# WORK TASK:
Copy each line of the entries below that contains the string "setup".
★ ★ ★ ★ ★
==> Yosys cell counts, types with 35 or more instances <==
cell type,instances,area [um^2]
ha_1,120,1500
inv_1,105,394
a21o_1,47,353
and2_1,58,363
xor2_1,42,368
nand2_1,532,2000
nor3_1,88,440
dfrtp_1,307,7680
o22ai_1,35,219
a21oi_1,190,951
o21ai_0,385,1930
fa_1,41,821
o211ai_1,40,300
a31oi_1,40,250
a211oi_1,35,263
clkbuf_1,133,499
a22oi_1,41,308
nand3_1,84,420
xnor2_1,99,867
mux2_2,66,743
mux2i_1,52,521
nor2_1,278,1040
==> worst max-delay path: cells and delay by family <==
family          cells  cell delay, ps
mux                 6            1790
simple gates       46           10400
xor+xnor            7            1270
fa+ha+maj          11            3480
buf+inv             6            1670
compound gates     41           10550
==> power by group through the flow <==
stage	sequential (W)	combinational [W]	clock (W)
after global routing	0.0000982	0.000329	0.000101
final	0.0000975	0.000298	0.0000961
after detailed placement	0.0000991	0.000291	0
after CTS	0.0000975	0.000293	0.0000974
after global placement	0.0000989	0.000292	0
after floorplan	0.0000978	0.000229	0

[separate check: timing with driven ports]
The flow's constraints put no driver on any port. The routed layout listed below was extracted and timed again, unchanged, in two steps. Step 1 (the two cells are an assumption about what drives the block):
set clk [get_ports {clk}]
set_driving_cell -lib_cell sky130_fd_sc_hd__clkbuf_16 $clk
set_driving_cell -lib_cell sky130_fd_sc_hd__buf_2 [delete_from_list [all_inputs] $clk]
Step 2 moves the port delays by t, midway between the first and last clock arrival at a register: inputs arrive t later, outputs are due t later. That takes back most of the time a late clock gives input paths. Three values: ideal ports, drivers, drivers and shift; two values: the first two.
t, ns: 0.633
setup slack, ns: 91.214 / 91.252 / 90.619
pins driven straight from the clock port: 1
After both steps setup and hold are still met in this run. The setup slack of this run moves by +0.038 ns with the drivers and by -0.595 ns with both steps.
★ ★ ★ ★ ★
# SOLUTION TO THIS EXERCISE:
setup slack, ns: 91.214 / 91.252 / 90.619
After both steps setup and hold are still met in this run. The setup slack of this run moves by +0.038 ns with the drivers and by -0.595 ns with both steps.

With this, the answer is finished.